» **Aim of the task**: Scan the listing for the word "slave" and report every line that contains it.

**********

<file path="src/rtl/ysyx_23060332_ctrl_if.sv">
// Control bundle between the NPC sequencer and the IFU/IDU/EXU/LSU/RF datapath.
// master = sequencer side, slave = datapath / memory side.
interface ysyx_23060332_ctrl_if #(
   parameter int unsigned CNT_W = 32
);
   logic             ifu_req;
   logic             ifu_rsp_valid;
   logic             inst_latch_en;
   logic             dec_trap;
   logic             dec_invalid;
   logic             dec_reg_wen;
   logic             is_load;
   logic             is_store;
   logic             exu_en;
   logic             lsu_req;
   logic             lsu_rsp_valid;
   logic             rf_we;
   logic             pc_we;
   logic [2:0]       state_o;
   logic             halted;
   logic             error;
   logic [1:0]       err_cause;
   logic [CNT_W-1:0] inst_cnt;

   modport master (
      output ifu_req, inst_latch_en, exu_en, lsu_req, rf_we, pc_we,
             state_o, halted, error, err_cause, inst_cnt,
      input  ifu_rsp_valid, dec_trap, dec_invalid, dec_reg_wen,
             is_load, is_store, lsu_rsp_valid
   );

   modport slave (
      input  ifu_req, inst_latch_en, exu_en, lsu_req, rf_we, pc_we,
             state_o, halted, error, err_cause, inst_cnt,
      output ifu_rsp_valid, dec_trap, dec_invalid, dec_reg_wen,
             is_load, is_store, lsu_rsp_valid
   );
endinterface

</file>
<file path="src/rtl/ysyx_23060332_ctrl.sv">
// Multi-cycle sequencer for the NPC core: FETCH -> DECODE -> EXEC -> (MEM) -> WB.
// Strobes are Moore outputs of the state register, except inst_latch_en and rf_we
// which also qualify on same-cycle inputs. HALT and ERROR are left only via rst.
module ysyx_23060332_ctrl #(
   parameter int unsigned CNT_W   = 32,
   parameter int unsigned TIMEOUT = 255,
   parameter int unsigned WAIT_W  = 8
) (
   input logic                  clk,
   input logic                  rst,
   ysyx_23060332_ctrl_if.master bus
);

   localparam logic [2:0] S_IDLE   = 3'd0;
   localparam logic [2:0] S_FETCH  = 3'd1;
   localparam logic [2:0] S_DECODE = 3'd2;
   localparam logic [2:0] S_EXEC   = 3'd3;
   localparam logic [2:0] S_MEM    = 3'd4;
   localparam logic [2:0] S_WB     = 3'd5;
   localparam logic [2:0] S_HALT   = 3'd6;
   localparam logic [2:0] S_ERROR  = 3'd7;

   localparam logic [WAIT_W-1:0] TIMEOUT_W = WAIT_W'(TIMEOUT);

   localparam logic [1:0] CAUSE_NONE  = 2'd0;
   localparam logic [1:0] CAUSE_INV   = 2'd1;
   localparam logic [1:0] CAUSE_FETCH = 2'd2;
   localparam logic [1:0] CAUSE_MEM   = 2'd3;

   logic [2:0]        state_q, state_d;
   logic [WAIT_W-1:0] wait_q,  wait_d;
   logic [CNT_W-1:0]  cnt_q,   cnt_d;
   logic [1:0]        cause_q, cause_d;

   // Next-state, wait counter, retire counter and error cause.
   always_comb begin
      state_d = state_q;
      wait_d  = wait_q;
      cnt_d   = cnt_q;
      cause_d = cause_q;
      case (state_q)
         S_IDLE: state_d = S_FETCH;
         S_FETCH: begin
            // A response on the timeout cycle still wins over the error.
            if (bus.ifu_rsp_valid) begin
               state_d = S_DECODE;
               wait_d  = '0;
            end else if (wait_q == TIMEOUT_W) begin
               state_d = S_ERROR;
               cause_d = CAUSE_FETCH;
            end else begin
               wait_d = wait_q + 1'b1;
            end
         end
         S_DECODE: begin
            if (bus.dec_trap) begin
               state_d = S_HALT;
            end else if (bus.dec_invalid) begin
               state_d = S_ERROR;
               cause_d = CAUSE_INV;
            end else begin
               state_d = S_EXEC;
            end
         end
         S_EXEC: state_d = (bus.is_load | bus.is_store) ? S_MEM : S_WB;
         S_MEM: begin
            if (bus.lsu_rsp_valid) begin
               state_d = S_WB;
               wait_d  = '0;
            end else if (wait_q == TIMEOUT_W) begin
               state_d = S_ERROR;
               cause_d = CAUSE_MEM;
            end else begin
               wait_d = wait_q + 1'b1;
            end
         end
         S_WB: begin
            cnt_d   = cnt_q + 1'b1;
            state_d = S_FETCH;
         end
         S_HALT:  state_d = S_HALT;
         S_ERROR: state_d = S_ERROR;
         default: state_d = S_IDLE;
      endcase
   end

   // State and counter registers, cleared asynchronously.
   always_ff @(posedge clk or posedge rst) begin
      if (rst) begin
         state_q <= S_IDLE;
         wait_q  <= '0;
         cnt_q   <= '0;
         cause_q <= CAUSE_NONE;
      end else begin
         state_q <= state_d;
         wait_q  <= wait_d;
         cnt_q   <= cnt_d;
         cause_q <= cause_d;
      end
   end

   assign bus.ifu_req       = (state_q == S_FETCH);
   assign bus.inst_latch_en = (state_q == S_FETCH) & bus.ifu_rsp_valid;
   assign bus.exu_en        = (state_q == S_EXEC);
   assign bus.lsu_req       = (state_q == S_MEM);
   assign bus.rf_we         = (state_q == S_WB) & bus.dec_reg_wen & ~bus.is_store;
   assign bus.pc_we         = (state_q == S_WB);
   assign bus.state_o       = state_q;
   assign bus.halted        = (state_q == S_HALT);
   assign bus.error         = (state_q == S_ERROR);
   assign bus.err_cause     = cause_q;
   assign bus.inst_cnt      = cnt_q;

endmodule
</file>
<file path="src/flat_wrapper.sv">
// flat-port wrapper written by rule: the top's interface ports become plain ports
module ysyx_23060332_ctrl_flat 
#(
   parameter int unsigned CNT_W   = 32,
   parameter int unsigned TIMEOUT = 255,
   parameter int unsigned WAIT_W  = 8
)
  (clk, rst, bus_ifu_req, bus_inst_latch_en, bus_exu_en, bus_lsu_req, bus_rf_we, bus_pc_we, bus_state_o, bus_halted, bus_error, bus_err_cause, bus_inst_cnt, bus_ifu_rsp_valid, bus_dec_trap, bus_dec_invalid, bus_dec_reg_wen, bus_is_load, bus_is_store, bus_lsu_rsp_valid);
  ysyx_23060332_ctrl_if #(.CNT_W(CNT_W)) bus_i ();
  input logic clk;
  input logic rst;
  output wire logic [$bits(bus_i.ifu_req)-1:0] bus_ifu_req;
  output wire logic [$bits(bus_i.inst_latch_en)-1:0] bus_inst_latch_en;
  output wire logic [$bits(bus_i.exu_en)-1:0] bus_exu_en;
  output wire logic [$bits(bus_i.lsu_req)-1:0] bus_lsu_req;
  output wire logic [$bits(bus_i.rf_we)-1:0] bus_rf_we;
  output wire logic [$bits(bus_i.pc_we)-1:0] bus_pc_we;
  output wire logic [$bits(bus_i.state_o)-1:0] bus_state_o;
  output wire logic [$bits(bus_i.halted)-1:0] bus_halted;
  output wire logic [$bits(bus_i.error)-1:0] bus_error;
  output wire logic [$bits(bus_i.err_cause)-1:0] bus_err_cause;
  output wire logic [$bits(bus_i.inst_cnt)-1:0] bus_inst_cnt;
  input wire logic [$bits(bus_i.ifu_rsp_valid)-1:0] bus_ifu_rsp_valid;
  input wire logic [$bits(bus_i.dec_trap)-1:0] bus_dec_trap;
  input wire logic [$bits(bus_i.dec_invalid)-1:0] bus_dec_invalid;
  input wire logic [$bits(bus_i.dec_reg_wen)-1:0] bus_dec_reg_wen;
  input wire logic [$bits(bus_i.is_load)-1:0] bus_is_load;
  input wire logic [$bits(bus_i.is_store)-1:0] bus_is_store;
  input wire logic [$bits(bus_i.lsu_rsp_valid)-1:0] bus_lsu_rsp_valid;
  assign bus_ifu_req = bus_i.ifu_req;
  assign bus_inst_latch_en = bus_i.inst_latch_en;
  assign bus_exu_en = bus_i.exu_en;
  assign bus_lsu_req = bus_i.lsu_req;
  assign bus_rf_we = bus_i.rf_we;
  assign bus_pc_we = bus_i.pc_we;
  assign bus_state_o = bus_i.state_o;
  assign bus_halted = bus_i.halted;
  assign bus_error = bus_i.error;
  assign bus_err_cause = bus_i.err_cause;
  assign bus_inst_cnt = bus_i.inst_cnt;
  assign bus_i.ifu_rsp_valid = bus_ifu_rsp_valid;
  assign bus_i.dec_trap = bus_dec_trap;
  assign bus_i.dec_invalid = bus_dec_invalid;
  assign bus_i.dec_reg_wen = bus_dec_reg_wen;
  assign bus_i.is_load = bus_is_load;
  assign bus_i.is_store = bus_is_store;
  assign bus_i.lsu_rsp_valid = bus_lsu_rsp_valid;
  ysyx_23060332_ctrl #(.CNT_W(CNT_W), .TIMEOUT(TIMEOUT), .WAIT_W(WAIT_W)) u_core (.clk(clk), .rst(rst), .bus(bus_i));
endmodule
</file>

**********

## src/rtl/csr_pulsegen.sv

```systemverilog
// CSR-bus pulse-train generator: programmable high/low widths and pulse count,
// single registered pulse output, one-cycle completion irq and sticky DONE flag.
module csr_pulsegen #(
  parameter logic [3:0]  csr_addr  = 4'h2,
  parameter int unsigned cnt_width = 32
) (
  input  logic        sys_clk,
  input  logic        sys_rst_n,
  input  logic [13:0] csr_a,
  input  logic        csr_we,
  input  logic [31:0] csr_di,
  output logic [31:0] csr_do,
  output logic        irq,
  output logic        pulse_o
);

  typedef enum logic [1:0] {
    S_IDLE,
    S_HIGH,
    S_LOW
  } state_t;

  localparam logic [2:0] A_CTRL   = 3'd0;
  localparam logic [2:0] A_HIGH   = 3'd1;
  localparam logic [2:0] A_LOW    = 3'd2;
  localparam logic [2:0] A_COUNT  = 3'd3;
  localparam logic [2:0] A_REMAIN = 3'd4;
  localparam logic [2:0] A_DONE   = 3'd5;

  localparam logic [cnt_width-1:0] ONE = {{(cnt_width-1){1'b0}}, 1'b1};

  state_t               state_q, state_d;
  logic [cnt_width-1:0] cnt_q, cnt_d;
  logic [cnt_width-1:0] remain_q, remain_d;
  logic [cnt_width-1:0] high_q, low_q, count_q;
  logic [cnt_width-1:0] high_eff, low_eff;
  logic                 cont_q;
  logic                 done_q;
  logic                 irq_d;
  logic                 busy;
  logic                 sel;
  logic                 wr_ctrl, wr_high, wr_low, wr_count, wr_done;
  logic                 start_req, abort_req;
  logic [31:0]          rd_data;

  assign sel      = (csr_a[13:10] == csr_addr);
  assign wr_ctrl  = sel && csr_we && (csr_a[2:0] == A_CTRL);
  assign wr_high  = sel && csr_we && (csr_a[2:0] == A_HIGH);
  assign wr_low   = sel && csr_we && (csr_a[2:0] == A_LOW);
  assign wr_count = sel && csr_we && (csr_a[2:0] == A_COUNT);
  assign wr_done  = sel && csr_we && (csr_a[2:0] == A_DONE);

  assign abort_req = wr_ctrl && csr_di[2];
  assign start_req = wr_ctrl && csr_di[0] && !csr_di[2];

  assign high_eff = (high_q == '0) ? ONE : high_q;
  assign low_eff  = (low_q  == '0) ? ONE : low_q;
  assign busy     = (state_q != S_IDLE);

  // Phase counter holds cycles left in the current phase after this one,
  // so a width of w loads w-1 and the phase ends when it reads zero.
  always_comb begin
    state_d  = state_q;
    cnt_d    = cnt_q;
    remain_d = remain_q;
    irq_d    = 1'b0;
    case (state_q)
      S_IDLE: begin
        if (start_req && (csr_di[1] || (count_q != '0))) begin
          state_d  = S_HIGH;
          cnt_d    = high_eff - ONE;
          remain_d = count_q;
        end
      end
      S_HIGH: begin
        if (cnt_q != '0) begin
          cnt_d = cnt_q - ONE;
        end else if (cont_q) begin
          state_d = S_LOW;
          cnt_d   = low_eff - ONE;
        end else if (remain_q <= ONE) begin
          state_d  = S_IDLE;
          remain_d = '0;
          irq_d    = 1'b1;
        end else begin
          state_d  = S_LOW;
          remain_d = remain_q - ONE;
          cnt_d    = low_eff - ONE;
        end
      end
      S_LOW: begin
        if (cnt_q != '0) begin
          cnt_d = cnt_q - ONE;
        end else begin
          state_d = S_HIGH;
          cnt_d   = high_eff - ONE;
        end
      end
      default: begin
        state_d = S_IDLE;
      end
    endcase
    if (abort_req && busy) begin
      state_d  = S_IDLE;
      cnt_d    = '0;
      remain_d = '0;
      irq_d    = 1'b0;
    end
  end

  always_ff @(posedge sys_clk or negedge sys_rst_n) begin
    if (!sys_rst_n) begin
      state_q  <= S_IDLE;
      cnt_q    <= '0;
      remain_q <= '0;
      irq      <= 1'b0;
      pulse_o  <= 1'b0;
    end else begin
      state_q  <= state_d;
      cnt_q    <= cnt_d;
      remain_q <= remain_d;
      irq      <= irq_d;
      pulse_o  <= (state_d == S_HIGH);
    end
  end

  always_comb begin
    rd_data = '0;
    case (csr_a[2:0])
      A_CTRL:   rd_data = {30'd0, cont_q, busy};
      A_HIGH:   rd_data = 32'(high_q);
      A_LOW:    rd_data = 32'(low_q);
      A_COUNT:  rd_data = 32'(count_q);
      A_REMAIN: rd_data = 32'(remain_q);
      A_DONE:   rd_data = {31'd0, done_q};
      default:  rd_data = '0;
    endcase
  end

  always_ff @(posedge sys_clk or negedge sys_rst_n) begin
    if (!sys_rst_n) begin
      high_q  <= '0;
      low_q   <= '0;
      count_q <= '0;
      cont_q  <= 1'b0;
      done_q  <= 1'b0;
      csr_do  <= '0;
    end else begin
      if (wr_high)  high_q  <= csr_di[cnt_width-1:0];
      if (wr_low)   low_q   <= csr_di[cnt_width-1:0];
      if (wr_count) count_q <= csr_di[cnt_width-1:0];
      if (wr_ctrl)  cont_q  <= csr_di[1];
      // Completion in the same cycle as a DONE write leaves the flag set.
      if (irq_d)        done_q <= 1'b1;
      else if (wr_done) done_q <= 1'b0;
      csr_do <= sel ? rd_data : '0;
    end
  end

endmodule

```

**********

» **Problem solution**:
// master = sequencer side, slave = datapath / memory side.
   modport slave (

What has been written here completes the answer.